The New York Times (NYT) has detailed plans to undertake an ambitious project to digitise its historical photo library. The archive library, affectionately known inside the NYT as the morgue, began clipping and saving articles in the 1870s.
The library now holds millions of photographs, along with tens of millions of historical news clippings, microfilm records and other archival materials. The technology partner selected for this project is Google Cloud.
“We’ve always known that we were sitting on a trove of historical photos and now, cloud technology allows us to not only preserve this archival source, but easily search and pull photos to provide even more historical context,” said Monica Drake, assistant managing editor, The New York Times. “Ultimately, this digitalisation will equip Times journalists with useful tools to make it easier to tell even more visual stories.”

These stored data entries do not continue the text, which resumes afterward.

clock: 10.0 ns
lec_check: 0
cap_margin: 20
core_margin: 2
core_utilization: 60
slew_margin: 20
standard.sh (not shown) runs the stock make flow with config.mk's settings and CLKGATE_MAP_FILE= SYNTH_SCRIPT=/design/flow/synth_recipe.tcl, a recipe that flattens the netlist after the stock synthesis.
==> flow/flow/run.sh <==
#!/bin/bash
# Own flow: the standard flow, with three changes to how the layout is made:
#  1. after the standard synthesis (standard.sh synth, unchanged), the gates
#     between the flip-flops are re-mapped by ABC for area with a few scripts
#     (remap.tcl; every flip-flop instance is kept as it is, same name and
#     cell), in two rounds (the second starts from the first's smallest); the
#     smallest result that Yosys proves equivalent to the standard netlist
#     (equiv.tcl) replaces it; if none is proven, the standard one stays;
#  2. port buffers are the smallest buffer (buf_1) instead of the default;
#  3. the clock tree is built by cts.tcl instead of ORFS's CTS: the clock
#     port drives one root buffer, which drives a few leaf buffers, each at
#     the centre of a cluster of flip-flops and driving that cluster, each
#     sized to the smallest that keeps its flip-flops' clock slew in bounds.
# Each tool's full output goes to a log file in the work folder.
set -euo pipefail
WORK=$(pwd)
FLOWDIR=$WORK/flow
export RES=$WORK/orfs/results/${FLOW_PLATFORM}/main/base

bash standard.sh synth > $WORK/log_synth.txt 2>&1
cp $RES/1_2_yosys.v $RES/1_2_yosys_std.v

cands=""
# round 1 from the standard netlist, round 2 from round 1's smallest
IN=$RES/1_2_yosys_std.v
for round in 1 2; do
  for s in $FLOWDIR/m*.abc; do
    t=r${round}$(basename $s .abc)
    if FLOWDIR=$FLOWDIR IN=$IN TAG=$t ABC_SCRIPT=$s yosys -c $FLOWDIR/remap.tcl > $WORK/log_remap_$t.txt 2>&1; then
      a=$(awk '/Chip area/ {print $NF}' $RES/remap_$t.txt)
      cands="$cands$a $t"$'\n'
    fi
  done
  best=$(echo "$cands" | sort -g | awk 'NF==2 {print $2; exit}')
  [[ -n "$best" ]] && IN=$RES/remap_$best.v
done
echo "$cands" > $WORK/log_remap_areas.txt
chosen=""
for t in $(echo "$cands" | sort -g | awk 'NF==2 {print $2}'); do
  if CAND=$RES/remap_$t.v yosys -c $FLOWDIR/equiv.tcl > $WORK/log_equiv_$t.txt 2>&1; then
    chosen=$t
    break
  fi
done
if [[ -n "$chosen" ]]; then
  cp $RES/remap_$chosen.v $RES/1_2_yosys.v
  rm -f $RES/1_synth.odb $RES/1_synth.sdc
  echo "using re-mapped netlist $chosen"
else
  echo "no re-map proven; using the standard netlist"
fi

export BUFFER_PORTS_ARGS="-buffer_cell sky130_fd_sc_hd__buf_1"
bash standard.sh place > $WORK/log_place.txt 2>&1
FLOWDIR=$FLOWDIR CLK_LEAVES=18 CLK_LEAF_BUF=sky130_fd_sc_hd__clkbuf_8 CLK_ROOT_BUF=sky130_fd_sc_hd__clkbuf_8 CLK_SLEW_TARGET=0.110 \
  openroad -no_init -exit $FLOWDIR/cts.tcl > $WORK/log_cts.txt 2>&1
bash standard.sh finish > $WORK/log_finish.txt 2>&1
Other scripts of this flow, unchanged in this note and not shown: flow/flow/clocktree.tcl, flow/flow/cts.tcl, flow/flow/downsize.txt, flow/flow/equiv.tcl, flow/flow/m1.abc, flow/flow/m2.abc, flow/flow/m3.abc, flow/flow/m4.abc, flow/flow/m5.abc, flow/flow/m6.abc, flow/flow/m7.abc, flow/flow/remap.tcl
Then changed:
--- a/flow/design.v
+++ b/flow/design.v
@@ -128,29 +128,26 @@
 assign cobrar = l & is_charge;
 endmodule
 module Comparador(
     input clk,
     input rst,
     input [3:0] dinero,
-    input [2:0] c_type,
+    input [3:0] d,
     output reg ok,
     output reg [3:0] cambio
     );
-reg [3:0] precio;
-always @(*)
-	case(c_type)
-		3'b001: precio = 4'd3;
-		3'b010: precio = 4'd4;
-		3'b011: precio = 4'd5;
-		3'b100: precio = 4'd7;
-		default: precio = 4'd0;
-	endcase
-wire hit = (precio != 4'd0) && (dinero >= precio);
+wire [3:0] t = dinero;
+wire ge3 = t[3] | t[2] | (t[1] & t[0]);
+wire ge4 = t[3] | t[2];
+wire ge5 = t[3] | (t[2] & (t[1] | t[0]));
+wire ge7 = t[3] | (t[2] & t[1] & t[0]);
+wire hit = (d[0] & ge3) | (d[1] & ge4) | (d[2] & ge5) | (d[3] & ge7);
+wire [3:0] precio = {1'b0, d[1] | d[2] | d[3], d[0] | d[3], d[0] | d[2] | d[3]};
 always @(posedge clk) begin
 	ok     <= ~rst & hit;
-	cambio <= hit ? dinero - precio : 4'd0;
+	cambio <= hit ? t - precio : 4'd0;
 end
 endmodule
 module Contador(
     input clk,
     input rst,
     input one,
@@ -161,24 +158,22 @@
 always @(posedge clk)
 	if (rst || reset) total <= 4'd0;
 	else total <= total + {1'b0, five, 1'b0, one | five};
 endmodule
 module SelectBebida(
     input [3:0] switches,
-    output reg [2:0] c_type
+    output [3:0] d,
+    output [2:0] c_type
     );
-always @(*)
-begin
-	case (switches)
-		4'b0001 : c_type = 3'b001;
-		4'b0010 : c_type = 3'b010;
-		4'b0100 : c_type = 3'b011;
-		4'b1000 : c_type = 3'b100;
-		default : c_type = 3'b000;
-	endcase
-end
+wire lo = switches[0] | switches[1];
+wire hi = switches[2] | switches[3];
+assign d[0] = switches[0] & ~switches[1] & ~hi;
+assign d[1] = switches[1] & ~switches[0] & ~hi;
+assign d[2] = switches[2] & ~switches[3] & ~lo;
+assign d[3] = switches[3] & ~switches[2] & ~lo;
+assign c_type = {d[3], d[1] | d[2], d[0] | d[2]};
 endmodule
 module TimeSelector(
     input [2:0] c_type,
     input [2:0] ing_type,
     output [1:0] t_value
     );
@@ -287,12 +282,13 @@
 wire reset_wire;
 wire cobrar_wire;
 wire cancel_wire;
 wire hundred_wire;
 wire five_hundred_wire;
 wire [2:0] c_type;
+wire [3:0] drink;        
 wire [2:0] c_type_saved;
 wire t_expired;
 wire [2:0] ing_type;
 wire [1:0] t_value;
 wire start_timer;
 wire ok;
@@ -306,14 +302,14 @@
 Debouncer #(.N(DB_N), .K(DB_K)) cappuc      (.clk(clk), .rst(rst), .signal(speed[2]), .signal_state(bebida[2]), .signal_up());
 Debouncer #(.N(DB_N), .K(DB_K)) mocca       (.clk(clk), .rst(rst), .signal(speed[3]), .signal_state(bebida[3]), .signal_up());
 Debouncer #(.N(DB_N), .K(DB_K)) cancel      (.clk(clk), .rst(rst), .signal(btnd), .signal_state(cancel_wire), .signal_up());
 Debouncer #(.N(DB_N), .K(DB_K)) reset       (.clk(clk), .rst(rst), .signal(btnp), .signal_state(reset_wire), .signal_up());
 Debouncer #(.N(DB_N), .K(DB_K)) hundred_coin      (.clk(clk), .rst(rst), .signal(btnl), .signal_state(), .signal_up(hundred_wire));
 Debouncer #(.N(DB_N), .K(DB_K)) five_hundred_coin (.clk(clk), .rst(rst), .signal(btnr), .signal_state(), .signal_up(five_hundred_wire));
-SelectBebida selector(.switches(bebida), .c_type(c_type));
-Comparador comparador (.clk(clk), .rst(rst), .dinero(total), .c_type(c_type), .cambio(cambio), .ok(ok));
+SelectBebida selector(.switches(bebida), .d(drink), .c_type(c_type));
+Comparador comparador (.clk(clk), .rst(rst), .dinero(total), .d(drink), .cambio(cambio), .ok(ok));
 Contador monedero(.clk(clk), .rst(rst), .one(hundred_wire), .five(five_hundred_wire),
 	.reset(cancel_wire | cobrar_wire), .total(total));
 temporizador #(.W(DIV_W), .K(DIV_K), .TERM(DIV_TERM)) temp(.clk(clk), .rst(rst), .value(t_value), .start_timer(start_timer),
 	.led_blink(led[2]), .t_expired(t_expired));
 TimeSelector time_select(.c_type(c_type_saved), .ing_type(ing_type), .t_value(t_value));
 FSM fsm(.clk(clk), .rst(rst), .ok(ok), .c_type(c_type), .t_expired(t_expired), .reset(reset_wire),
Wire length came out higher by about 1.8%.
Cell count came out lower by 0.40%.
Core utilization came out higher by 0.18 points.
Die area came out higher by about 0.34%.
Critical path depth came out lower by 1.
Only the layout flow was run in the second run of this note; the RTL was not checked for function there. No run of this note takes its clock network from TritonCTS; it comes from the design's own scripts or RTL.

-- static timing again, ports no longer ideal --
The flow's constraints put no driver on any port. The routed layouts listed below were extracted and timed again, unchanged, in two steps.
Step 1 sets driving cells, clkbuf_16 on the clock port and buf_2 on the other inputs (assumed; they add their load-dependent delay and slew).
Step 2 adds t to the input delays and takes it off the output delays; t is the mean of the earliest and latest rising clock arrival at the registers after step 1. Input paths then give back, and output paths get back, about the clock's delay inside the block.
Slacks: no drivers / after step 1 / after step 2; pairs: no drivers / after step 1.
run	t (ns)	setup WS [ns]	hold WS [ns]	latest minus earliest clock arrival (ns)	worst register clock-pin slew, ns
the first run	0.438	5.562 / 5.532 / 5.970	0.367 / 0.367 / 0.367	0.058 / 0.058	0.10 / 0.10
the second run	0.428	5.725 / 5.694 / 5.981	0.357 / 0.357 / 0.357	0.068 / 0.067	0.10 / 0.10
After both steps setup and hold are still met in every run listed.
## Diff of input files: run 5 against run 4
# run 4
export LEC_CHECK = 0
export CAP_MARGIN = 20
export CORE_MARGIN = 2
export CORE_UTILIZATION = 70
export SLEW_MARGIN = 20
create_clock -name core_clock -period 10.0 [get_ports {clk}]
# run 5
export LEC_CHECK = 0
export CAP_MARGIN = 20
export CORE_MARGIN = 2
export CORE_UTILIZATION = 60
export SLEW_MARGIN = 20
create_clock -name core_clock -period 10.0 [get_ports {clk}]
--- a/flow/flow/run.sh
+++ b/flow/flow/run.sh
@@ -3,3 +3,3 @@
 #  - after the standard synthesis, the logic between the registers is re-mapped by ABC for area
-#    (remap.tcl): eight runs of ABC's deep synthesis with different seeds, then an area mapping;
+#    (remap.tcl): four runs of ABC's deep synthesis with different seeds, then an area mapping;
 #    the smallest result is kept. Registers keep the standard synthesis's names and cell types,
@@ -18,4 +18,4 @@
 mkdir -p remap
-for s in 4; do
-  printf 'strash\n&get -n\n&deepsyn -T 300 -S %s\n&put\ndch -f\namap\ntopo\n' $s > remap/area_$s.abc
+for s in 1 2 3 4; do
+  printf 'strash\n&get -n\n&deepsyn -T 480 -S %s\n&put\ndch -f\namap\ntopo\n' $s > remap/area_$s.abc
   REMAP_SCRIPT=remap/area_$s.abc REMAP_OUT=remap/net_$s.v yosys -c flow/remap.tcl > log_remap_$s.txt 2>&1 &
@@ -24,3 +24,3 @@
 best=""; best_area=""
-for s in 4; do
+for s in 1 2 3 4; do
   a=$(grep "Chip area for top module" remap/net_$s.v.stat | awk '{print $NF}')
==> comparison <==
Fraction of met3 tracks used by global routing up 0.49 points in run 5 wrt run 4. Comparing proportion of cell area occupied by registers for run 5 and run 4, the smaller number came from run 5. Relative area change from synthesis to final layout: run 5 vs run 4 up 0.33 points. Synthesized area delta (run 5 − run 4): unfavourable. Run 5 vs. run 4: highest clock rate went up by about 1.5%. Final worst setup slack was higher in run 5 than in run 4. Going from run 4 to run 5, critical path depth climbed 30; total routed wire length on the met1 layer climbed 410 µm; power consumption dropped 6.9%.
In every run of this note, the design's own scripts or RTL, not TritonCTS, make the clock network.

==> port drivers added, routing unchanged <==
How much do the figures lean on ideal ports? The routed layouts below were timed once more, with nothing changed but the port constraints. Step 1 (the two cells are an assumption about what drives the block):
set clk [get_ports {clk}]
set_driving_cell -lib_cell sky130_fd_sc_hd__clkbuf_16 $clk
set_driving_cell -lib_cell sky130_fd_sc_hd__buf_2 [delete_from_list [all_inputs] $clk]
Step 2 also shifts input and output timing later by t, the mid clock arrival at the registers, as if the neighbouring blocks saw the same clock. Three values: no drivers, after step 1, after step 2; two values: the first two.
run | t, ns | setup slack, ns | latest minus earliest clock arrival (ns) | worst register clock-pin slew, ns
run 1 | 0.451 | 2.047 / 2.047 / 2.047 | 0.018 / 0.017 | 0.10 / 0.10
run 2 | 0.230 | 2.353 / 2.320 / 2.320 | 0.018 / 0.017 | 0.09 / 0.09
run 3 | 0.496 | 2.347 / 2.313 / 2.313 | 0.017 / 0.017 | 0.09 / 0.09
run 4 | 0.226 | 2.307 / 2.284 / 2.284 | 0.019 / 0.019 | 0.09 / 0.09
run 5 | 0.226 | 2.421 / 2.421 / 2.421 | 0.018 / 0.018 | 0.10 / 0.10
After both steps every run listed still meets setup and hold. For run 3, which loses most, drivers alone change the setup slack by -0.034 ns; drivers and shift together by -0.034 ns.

“Google Cloud technologies like Cloud Storage, Cloud Pub/Sub, and Cloud Vision API are helping to preserve this priceless history and give journalists a new way to search, access, and analyse millions of historic photos and give them new life,” said Brian Stevens, chief technology officer, Google Cloud. “Cloud technology is allowing The Times to protect one of their most unique assets migrating from steel filing cabinets to a cloud-based platform where journalists can bring visual storytelling to a whole new level.”
NYT plans to use the Google Cloud Vision API’s to enable machine learning algorithms. This will staff to identify, classify and automatically organise its photos.
A significant challenge
This will be a significant challenge not just to capture the images but also to index them so that they can be accessed and used. One of the first problems will be the fragility of many of the older images. They will need to be handled so as to not create any more damage than they have already suffered.
There are also challenges when it comes to scanning different formats. This is not just sticking a negative on a lightbox or putting a photo in a scanner. It may require some interesting engineering to capture the images.
Once scanned, many of the older images will need to be digitally restored. This will include repairing the damage that age has wrought on the images and even adding colour. The latter, in particular, would give a new vision on the past.
Indexing and attributing the images is also going to be a problem. Many of the older images have not been catalogued. Even where they have, the indexes are patchy and incomplete. This means that there will have to be time spent researching the images. Unfortunately, the NYT plans to keep these away from the public eye. That’s a mistake. In circumstances like this. taking advantage of cloud sourcing help makes sense.
The archive has been called the “history of the world through the eyes of the New York Times”. You have to admire the monumental task ahead of the NYT and Google teams which will pull it off. The archive has over 100 years of history in photographs, many of which will never have been seen before being digitised.
It is easy to write this off as just another Google customer win. It is not. The major newspapers all have vast photo and image libraries waiting for digitisation. The success of this project will closely watched as others think about the future.